Carbohydrates Protocol
This protocol details quantification of carbohydrate content in coral larvae in 96-well plates modified from the Bove Baumann protocol and the Putnam Lab carbohydrate protocol.
Materials
Reagents:
Concentrated Sulphuric Acid (95% certified ACS grade)
Phenol (certified ACS)
MilliQ Water
L-(-)-Glucose
Equipment:
96-well plastic plates
Water bath (room temperature)
Vortex
Fume hood
Pipettes
Plate reader (can read absorbance at 485 nm)
Reagent and Standard preparations
10 mM Glucose stock solution (50mL)
Calculation to get to 10 mM L-(-)-Glucose:
- Molecular Weight of L-(-)-Glucose: 180.16g
- 1 M = 180.16g/1L Water
- 1 mM (or 0.001 M) = 0.18g/L of water
- 10 mM = 1.8g/1L of water
- g of L-(-)-Glucose needed for 10mM in 50mL = 1.8g/200 = 0.009g (9mg)
Add 50mL of milliQ water to a 50 mL falcon tube
- label: 10 mM Glucose stock solution, Date, Initials
Add 0.009g of L-(-)-Glucose
Vortex and store in 4°C fridge.
1 mM Glucose stock solution (50mL)
Add 45mL if milliQ water to a 50mL falcon tube
- label: 1 mM Glucose stock solution, Date, Initials
Add 5mL of 10 mM Glucose stock solution
Vortex and store in 4°C fridge.
Protocol
- Homogenize and separate fractions of each sample as described here.
- Take out samples and thaw at room temperature. Samples are run in triplicates, so you can do 22 samples per plate in addition to the standards. You can process samples for multiple plates at once and then read out the plates at the end of the protocol. I recommend doing no more than 2 plates at a time due to the number of samples and time to pipette.
- Label one tube per sample (e.g., one tube for host fraction, one tube for holobiont fraction, and one tube for symbiont fraction for each biological sample if desired).
- Label tubes for standard curve (see table below).
- While samples are thawing, create standards and blanks as shown below.
Tube ID | Concentration (mg/mL) | Vol water (uL) | Vol 1 mM Glucose (ul) | Vol 10mM Glucose (uL) |
---|---|---|---|---|
B | 0.0000 | 1000 | 0 | 0 |
1 | 0.00901 | 950 | 50 | 0 |
2 | 0.01802 | 900 | 100 | 0 |
3 | 0.02703 | 850 | 150 | 0 |
4 | 0.03604 | 800 | 200 | 0 |
5 | 0.05406 | 700 | 300 | 0 |
6 | 0.0901 | 500 | 500 | 0 |
7 | 0.1802 | 0 | 1000 | 0 |
8 | 0.3604 | 800 | 10 | 200 |
9 | 0.901 | 500 | 0 | 500 |
- Vortex samples after thawing
- Add 25 uL of homogenized larval tissue for the desired fraction (host, holobiont, or symbiont) and 975 uL milliQ water to pre-labelled test tube for all samples
- Note: This was determined by testing a gradient of concentrations to generate concentrations within the standard curve. This may need to be altered depending on the sample type.

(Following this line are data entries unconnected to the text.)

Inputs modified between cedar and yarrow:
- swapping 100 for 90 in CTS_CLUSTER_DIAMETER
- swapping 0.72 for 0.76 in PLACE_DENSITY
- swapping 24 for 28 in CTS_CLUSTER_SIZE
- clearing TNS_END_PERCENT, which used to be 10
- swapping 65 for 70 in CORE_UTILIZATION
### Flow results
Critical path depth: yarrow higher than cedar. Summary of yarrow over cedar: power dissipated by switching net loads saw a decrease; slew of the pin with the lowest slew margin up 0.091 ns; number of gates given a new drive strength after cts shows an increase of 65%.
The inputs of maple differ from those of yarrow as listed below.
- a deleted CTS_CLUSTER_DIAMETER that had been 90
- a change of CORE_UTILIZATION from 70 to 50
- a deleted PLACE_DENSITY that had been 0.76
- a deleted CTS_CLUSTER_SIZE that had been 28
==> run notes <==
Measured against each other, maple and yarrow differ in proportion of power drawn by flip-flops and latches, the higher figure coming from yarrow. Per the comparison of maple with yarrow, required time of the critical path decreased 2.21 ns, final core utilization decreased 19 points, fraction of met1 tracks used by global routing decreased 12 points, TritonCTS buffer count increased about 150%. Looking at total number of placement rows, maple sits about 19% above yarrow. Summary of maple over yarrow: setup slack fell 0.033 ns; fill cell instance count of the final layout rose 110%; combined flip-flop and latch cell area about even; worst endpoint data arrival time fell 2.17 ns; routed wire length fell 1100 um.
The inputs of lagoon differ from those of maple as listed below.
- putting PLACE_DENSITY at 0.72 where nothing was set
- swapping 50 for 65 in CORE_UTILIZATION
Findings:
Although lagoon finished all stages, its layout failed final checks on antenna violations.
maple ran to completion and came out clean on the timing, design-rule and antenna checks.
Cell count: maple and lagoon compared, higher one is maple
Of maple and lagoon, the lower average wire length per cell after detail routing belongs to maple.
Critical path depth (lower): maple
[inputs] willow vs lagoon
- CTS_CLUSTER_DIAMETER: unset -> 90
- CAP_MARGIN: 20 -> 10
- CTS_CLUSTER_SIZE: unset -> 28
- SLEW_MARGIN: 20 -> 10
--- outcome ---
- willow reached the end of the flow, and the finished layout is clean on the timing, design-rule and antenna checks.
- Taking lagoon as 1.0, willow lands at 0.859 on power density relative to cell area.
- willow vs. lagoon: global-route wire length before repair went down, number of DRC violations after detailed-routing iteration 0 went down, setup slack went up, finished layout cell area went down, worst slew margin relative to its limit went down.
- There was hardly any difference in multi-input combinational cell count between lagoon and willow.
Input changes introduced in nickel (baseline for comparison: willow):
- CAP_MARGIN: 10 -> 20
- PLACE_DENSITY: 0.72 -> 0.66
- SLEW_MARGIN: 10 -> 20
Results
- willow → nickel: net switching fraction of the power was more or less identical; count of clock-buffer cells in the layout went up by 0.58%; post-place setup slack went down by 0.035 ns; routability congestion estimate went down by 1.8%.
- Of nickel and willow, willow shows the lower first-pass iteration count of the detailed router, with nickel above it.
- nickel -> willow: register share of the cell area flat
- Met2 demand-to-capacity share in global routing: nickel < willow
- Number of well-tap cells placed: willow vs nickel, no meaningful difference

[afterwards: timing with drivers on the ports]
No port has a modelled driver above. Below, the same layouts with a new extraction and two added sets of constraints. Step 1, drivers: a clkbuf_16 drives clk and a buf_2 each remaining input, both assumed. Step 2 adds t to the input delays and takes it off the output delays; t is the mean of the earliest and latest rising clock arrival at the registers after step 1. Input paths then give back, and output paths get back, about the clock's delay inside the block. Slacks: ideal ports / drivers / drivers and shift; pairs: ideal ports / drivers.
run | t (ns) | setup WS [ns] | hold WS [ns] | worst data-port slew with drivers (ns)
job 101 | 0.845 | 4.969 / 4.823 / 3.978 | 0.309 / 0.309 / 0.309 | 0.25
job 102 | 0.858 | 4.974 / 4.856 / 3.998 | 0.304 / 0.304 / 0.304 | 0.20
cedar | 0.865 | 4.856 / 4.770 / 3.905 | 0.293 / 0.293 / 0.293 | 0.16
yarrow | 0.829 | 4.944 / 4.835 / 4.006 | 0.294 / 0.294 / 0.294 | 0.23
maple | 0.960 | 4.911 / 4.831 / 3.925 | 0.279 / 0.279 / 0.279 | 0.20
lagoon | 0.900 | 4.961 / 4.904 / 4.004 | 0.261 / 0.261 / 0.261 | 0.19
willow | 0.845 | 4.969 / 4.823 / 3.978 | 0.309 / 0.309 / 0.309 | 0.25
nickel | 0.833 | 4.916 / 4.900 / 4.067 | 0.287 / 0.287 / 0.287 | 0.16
Source: an optimization exercise on an open RTL-to-GDS flow (aim: small area, a short achievable clock period and few clock cycles). Production flows keep margins and buffers that such runs may drop.
No functional check of the RTL was part of any run shown here.
No activity file was given, so power comes from the tool's default toggle rates.

$ cat flow/standard.sh
#!/bin/bash
# synth_recipe.tcl (not shown) runs the flow's synth.tcl, then flattens the netlist and writes it again
# the make line also repeats each setting of config.mk as NAME=value (left out here)
make -C /OpenROAD-flow-scripts/flow DESIGN_CONFIG=/design/flow/config.mk WORK_HOME=/design/flow/orfs CLKGATE_MAP_FILE= SYNTH_SCRIPT=/design/flow/synth_recipe.tcl "${@:-finish}"
$ cat flow/config.mk
export PLATFORM = sky130hd
export DESIGN_NAME = ppe_codec
export DESIGN_NICKNAME = ppe_codec
export VERILOG_FILES = /design/flow/design.v
export SDC_FILE = /design/flow/constraint.sdc
export NUM_CORES = 4
export LEC_CHECK = 0
export CAP_MARGIN = 20
export CORE_MARGIN = 2
export CORE_UTILIZATION = 40
export SLEW_MARGIN = 20
Source: an optimization exercise on an open RTL-to-GDS flow (aim: small area, a short achievable clock period and few clock cycles per item). Production flows keep margins and buffers that such runs may drop.
Where RTL was checked, it was by simulation tests only, not by an equivalence proof against the original.
The RTL of run 2 was laid out without a check of its function.

==> flow/design.v, too long to show whole: its modules and the start of the top module <==
// module nco_waveform: 2237 lines
// module fa_cell: 4 lines
// module ha_cell: 4 lines
module nco_waveform (
    input  wire        clk,
    input  wire        rst,         
    input  wire        in_valid,
    output wire        in_ready,
    input  wire [31:0] p_in,
    input  wire [31:0] gain_in,
    input  wire [2:0]  wave_in,
    input  wire [31:0] rng_in,
    output reg         out_valid,
    output reg  [31:0] y_out,
    output reg  [31:0] rng_out
);
  // ...
==> flow/flow/run.sh <==
#!/bin/bash
# Layout: the standard flow (standard.sh, all steps unchanged), with the input and
# output port buffers that placement inserts made from sky130_fd_sc_hd__buf_2 cells.
# The make output goes to standard.log; ORFS's own per-step logs stay under orfs/logs/.
set -euo pipefail
export BUFFER_PORTS_ARGS="-buffer_cell sky130_fd_sc_hd__buf_2"
bash standard.sh finish > standard.log 2>&1
==> flow/standard.sh <==
#!/bin/bash
# synth_recipe.tcl (not shown) runs the flow's synth.tcl, then flattens the netlist and writes it again
# the make line also repeats each setting of config.mk as NAME=value (left out here)
make -C /OpenROAD-flow-scripts/flow DESIGN_CONFIG=/design/flow/config.mk WORK_HOME=/design/flow/orfs CLKGATE_MAP_FILE= SYNTH_SCRIPT=/design/flow/synth_recipe.tcl "${@:-finish}"
==> flow/config.mk <==
export PLATFORM = sky130hd
export DESIGN_NAME = nco_waveform
export DESIGN_NICKNAME = nco_waveform
export VERILOG_FILES = /design/flow/design.v
export SDC_FILE = /design/flow/constraint.sdc
export NUM_CORES = 4
export LEC_CHECK = 0
export CAP_MARGIN = 50
export CORE_MARGIN = 2
export CORE_UTILIZATION = 50
export CTS_CLUSTER_DIAMETER = 100
export CTS_CLUSTER_SIZE = 30
export SLEW_MARGIN = 70
export SYNTH_HIERARCHICAL = 1
==> flow/constraint.sdc <==
create_clock -name core_clock -period 22.0 [get_ports {clk}]
set_input_delay 4.4000 -clock core_clock [delete_from_list [all_inputs] [get_ports {clk}]]
set_output_delay 4.4000 -clock core_clock [all_outputs]
set_load 0.01 [all_outputs]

- Set up a room temperature water bath in the fume hood with test tube rack (i.e. DI water in a plastic bin)
- This is to prevent the tubes from over heating from the addition of sulphuric acid
- Add 25 uL of phenol to first sample
- Vortex (in the hood) briefly
- Immediately add 2.5 mL sulphuric acid to the sample
- Transfer to water bath
- Repeat steps addition of phenol and sulfuric acid for all tubes
- When the last sample is placed in the water bath, incubate all samples for 30 minutes (set a timer)
- Pipette 200 uL of all standards and samples into the bottom of the wells in a 96-well plate
- Have a printed plate layout with well numbers and sample IDs prepared during the incubation step. Run all samples and standards in triplicates.
- After incubation, read on spectrophotometer at 485 nm and save data.
Calculations
- Create standard curve with known standard concentrations and absorbance values (y = mx + b)
- Using the resulting equation, convert sample absorbance to concentrations (mg/mL)
- Multiply sample concentration (mg/mL) by total slurry volume (mL) and dilution factor (1000/v of sample, usually 100 mL), then divide by surface area (cm2) for resulting units: mg/cm2
R Scripts for these calculations can be found in my GitHub repository.